Study material:
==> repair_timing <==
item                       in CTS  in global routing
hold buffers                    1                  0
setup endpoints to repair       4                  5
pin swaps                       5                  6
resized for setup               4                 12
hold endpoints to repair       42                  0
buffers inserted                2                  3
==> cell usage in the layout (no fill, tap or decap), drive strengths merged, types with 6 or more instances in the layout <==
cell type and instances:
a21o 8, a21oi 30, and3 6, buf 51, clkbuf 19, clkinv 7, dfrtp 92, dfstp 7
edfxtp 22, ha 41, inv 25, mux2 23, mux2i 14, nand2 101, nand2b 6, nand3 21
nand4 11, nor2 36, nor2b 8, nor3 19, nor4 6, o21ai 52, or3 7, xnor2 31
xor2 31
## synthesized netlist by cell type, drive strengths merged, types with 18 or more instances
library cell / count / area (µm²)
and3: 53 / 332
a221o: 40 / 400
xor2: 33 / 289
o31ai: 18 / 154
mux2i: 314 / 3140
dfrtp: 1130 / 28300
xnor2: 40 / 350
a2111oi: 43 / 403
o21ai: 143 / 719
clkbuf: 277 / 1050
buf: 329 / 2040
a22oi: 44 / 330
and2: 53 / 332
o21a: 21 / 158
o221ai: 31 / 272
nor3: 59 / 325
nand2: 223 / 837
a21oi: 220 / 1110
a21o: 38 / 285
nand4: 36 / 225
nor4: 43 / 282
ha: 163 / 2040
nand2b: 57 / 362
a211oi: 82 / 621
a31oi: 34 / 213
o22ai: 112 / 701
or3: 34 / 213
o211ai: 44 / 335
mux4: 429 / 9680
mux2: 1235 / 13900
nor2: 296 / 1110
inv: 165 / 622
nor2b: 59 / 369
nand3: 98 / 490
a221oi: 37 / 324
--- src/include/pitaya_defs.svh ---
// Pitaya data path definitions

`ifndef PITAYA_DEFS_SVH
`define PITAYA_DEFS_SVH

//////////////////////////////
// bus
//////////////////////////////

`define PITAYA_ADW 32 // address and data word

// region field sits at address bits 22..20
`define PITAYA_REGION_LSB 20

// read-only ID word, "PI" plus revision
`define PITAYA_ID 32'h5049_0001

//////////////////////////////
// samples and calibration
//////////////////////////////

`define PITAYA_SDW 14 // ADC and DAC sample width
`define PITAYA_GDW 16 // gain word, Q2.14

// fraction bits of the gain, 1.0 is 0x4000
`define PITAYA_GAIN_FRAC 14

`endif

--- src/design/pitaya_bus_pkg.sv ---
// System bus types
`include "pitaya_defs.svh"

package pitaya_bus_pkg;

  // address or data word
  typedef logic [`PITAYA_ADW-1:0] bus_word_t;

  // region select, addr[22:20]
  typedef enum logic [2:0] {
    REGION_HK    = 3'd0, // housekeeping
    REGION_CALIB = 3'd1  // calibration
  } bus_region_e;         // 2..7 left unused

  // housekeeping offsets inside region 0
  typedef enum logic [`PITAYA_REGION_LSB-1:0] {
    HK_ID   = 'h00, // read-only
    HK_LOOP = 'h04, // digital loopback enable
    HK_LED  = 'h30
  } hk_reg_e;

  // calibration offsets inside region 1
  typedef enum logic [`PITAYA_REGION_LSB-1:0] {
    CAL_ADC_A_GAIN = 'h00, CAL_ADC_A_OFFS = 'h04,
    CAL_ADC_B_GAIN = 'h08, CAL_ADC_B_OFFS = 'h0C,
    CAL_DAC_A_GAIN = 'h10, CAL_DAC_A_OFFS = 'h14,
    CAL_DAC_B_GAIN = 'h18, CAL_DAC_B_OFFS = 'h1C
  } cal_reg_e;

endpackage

Work item:
Looking back over the data above, restate word for word the lines that begin at the line with "cell type and" and end at the line with "mux2: 1235 / 13900", inclusive.

Solution for this task:
cell type and instances:
a21o 8, a21oi 30, and3 6, buf 51, clkbuf 19, clkinv 7, dfrtp 92, dfstp 7
edfxtp 22, ha 41, inv 25, mux2 23, mux2i 14, nand2 101, nand2b 6, nand3 21
nand4 11, nor2 36, nor2b 8, nor3 19, nor4 6, o21ai 52, or3 7, xnor2 31
xor2 31
## synthesized netlist by cell type, drive strengths merged, types with 18 or more instances
library cell / count / area (µm²)
and3: 53 / 332
a221o: 40 / 400
xor2: 33 / 289
o31ai: 18 / 154
mux2i: 314 / 3140
dfrtp: 1130 / 28300
xnor2: 40 / 350
a2111oi: 43 / 403
o21ai: 143 / 719
clkbuf: 277 / 1050
buf: 329 / 2040
a22oi: 44 / 330
and2: 53 / 332
o21a: 21 / 158
o221ai: 31 / 272
nor3: 59 / 325
nand2: 223 / 837
a21oi: 220 / 1110
a21o: 38 / 285
nand4: 36 / 225
nor4: 43 / 282
ha: 163 / 2040
nand2b: 57 / 362
a211oi: 82 / 621
a31oi: 34 / 213
o22ai: 112 / 701
or3: 34 / 213
o211ai: 44 / 335
mux4: 429 / 9680
mux2: 1235 / 13900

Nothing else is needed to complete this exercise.